El mérito de Rossellini ha sido observar la India desde fuera, sin intentar (ahí habría estado el artificio) fundirse con la mentalidad india. Ha mirado la India con simpatía, pero con una simpatía occidental. Eso se refleja incluso en una historia tan sencilla como la del mono. Para los hindúes, la doctrina de la reencarnación prevé para cada ser vivo, tras la muerte, una sucesión variada de existencias. La doctrina se aplica también a los animales. El occidental, en cambio, es más sensible a la variedad de existencias que cada ser atraviesa en vida, variedad a la que llama “aventura”. Tal vez la historia del mono fue escrita para ilustrar la primera concepción. Pero la emoción que transmite, en la pantalla, se adscribe indiscutiblemente a la segunda. Hacía años que Rossellini no estaba tan cerca del neorrealismo. “El neorrealismo”, decía, “consiste en seguir a un ser, con amor, en todos sus descubrimientos, todas sus impresiones; es un ser muy pequeño, sometido a algo que lo supera y que, de pronto, lo golpeará de forma terrible en el momento justo en que él se encuentra libre en el mundo, sin esperarse nada”. Esta declaración (1955), despojada del sentimentalismo y de las palabras sobrantes, sigue siendo una buena definición del cine, sea o no neorrealista.

18 de noviembre. Al contrario que Ford, King, McCarey o Preminger, Hitchcock es, como Fritz Lang, estimulado por un material pobre, abiertamente esquemático, que ofrezca si es posible (y aquí se aparta de Lang) un desafío a sus facultades creadoras. El desafío puede estar incluido en la estructura temporal del tema (Rope, Dial M for Murder), en su estructura espacial (The Lady Vanishes, Rope, Rear Window, etc.), en su tipo de explicación (el psicoanálisis en Marnie, disciplina científica quizá aceptable, pero un medio inverosímil para abordar personajes novelescos) o en cualquier otro de sus elementos. En la mayoría de sus películas, Hitchcock transmite la imagen de un cineasta de implacable claridad mental, maquiavélico en sus medios, obstinadamente simple en su propósito, que concibe la relación autor-espectador como una lucha, una especie de conspiración, de emboscada en la que el espectador debe caer, pero que confía, para llevar a cabo esa lucha, únicamente en las cualidades objetivas de cada película, apoyándose sistemáticamente en las imperfecciones, artificios y obstáculos específicos del tema.

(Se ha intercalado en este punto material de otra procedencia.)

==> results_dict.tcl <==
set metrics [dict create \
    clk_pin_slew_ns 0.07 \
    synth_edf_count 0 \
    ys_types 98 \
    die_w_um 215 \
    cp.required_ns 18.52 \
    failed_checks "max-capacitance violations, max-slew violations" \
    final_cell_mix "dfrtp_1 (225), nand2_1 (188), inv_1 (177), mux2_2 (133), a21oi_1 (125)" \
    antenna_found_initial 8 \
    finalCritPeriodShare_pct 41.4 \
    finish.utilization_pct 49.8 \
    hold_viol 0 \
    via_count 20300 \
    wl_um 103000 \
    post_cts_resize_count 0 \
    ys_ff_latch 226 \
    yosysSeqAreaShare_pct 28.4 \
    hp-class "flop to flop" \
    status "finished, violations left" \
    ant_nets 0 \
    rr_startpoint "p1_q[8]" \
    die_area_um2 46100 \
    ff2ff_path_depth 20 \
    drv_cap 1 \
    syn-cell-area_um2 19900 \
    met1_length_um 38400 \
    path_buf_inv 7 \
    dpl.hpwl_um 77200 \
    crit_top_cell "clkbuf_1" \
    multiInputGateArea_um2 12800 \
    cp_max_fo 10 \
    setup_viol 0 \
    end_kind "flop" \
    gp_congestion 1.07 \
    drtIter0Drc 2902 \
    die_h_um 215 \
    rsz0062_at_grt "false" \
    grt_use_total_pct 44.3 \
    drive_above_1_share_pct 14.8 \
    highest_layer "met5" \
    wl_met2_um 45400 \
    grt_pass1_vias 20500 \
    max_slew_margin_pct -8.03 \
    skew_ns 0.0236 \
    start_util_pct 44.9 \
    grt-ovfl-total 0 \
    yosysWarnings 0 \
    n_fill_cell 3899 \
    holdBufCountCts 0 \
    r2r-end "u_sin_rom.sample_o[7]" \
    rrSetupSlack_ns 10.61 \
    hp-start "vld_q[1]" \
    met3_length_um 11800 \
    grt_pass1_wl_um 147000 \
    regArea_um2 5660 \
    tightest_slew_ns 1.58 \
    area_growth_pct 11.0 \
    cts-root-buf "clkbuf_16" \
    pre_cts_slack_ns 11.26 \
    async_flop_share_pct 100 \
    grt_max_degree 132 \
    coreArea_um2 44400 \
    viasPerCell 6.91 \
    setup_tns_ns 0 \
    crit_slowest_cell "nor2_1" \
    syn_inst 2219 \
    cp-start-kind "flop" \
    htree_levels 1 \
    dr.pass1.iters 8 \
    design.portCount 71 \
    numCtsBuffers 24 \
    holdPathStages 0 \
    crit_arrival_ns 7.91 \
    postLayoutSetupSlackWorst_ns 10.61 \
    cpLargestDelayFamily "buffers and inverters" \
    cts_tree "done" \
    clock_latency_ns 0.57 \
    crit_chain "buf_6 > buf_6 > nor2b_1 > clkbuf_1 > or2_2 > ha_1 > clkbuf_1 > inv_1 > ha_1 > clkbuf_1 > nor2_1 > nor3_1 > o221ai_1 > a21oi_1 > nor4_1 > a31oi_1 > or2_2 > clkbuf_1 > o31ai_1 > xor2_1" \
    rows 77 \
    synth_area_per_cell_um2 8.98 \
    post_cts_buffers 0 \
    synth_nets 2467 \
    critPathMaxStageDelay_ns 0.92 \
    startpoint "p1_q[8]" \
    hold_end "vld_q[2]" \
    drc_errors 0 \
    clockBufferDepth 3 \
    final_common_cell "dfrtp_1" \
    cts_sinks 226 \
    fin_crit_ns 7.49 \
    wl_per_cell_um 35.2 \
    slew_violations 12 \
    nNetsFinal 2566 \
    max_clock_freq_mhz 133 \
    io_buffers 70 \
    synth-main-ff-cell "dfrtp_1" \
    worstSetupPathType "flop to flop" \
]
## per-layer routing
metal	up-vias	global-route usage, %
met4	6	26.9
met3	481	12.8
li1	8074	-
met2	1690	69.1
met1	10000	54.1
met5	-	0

Torn Curtain no escapa a esta regla. Para su quincuagésima película, Hitchcock aceptó de buen grado la psicología raquítica, apenas humana, de los relatos de espionaje en su concepción actual del género. Esa infra-psicología de los personajes es incluso el origen de la emoción que se desprende de varios momentos del filme, como por ejemplo la escena de (falsa) ruptura entre Paul Newman y Julie Andrews. Paul Newman, científico estadounidense, ha decidido cruzar el Telón de Acero con la intención de continuar, en colaboración con sus colegas soviéticos, el desarrollo de un proyecto que los Estados Unidos se han negado a financiar. Para este viaje, que muy probablemente será definitivo, P. Newman no quiere llevar consigo a su prometida. Ella nota, sin poder explicárselo, el cambio repentino de actitud de su prometido, hasta que acaba comprendiendo. Mientras están sentados en un restaurante, ella le pregunta: «¿Entonces, se acabó?». Él, sin levantar la cabeza, mientras sigue leyendo el menú, murmura: «Sí, se acabó».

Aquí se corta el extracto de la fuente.